Therefore these methods are chiefly useful in selection of flowthrough
results, for example slopes close to zero. If n = NULL
no results will be
removed, instead the results will be reordered by ascending value by that
column.
time_omit
, row_omit
These methods refer to the original data, and are intended to exclude
rates determined over particular data regions. This is useful in the case
of, for example, a data anomaly such as a spike or sensor dropout. For
these inputs, n
are values (a single value, multiple values, or a range)
indicating data timepoints or rows of the original data to exclude. Only
rates (i.e. regressions) which do not utilise those particular values are
retained in the output. For example, if an anomaly occurs precisely at
timepoint 3000, time_omit = 3000
means only rates determined solely over
regions before or after this will be retained. If it occurs over a range
this can be entered as, time_omit = c(3000,3200)
. If you want to exclude
a regular occurrence, for example the flushes in intermittent-flow
respirometry, or any other non-continuous values they can be entered as a
vector, e.g. row_omit = c(1000, 2000, 3000)

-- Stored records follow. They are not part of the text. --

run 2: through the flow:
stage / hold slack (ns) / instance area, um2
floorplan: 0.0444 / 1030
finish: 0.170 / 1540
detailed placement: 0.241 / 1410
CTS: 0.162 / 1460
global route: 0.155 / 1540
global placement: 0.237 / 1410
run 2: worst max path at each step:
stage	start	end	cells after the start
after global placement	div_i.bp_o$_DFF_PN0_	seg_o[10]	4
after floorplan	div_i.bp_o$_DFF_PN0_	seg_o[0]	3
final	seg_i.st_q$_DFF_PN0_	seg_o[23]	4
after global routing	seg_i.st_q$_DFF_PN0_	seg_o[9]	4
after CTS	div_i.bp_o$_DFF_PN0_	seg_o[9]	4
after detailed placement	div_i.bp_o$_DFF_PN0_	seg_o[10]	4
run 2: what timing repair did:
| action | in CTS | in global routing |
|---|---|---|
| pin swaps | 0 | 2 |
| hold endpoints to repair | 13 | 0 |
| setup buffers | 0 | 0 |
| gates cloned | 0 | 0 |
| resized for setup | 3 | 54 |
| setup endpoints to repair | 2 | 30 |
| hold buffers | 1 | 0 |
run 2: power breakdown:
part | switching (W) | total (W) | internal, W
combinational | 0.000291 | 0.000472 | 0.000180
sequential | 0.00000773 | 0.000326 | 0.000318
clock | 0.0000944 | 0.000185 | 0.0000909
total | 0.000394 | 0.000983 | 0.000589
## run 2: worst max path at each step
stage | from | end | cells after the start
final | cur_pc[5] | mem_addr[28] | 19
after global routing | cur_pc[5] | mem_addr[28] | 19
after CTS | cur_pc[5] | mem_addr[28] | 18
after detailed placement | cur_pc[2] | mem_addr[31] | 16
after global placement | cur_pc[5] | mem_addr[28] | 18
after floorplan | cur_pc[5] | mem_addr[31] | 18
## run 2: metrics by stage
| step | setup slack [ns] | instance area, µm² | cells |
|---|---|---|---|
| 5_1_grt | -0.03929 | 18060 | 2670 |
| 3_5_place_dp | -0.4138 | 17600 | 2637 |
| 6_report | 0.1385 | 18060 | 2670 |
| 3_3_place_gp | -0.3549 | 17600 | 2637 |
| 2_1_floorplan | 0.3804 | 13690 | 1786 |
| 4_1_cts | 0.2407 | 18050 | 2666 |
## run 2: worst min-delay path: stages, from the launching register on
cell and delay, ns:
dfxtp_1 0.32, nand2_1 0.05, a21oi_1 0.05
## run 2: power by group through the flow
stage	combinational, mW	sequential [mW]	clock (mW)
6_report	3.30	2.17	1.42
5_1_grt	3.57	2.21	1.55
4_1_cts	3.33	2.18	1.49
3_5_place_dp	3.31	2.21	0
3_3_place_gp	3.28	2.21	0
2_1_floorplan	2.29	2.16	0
### src/rtl/cfgport_pkg.sv
// Shared constants, types and mode decoding for the configuration register bank.
// Assumes the mode pins are synchronous to the system clock.
package cfgport_pkg;

    // Position of the demultiplexed-output flag inside the configuration word
    localparam int CFG_DEMUX_BIT = 7;

    // Access mode as {drv_off, par_sel}
    typedef enum logic [1:0] {
        ACC_SER_DRIVE = 2'b00,
        ACC_BLOCKED   = 2'b01,
        ACC_SER_QUIET = 2'b10,
        ACC_PARALLEL  = 2'b11
    } acc_mode_e;

    // Permissions derived from the access mode
    typedef struct packed {
        logic ser_ok;
        logic par_ok;
        logic out_en;
    } acc_perm_t;

    // Decode the mode pins and the demux flag into access permissions
    function automatic acc_perm_t decode_mode(input logic drv_off, input logic par_sel,
                                              input logic demux);
        acc_perm_t p;
        p = '0;
        unique case (acc_mode_e'({drv_off, par_sel}))
            ACC_SER_DRIVE: begin p.ser_ok = 1'b1; p.out_en = 1'b1; end
            ACC_SER_QUIET: p.ser_ok = 1'b1;
            ACC_PARALLEL:  p.par_ok = !demux;
            default:       p = '0;
        endcase
        return p;
    endfunction

endpackage

### src/rtl/ser_frame_rx.sv
// Serial write receiver: brings ser_clk, ser_din and ser_wr into the clock
// domain with matched synchronisers. It shifts one bit on each synchronised
// rising edge of ser_clk and emits one write when ser_wr rises after a full
// frame has arrived. Assumes each serial level is held for at least two
// system clocks. A short frame is dropped, and a long frame keeps its last bits.
module ser_frame_rx #(
    parameter int ADDR_W      = 3,
    parameter int DATA_W      = 10,
    parameter int SYNC_STAGES = 2
) (
    input  logic              clk,
    input  logic              rst_n,
    input  logic              enable,
    input  logic              ser_clk,
    input  logic              ser_din,
    input  logic              ser_wr,
    output logic              frame_fire,
    output logic [ADDR_W-1:0] frame_addr,
    output logic [DATA_W-1:0] frame_data
);
    localparam int FRAME_W = ADDR_W + DATA_W;
    localparam int CNT_W   = $clog2(FRAME_W + 1);
    localparam logic [CNT_W-1:0] FULL = CNT_W'(FRAME_W);

    logic [SYNC_STAGES-1:0] sclk_pipe, sdat_pipe, swr_pipe;
    logic                   sclk_last, swr_last;
    logic                   sclk_rise, swr_rise;
    logic [FRAME_W-1:0]     shreg;
    logic [CNT_W-1:0]       nbits;

    // Synchronise the three serial pins through equal-length chains
    always_ff @(posedge clk) begin
        if (!rst_n) begin
            sclk_pipe <= '0;
            sdat_pipe <= '0;
            swr_pipe  <= '0;
            sclk_last <= 1'b0;
            swr_last  <= 1'b0;
        end else begin
            sclk_pipe <= {sclk_pipe[SYNC_STAGES-2:0], ser_clk};
            sdat_pipe <= {sdat_pipe[SYNC_STAGES-2:0], ser_din};
            swr_pipe  <= {swr_pipe[SYNC_STAGES-2:0], ser_wr};
            sclk_last <= sclk_pipe[SYNC_STAGES-1];
            swr_last  <= swr_pipe[SYNC_STAGES-1];
        end
    end

    // Edge detection on the synchronised strobes
    always_comb begin
        sclk_rise = sclk_pipe[SYNC_STAGES-1] & ~sclk_last;
        swr_rise  = swr_pipe[SYNC_STAGES-1] & ~swr_last;
    end

    // Shift register and saturating bit count; a commit or a disabled port restarts the count
    always_ff @(posedge clk) begin
        if (!rst_n) begin
            shreg <= '0;
            nbits <= '0;
        end else if (!enable || swr_rise) begin
            nbits <= '0;
        end else if (sclk_rise) begin
            shreg <= {shreg[FRAME_W-2:0], sdat_pipe[SYNC_STAGES-1]};
            if (nbits != FULL) nbits <= nbits + 1'b1;
        end
    end

    // A commit counts only when a complete frame is held
    always_comb begin
        frame_fire = enable & swr_rise & (nbits == FULL);
        frame_addr = shreg[FRAME_W-1 -: ADDR_W];
        frame_data = shreg[DATA_W-1:0];
    end

endmodule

. Note this last option can be
extremely computationally intensive when the vector or dataset is large, so
should only be used when a range cannot be entered as two values, which is
much faster. For both methods, input values must match exactly to values
present in the dataset.
oxygen
This can be used to constrain rate results to regions of the data based on
oxygen values. n
should be a vector of two values in the units of oxygen
in the raw data. Only rate regressions in which all datapoints occur within
this range (inclusive) are retained. Any which use even a single value
outside of this range are excluded. Note the summary table columns oxy
and endoxy
refer to the first and last oxygen values in the rate
regression, which should broadly indicate which results will be removed or
retained, but this method examines every oxygen value in the regression,
not just first and last.
oxygen_omit
Similar to time_omit
and row_omit
above, this can be used to omit
rate regressions which use particular oxygen values. For this n
are
values (single or multiple) indicating oxygen values in the original raw
data to exclude. Every oxygen value used by each regression is checked, and
to be excluded an n
value must match exactly to one in the data.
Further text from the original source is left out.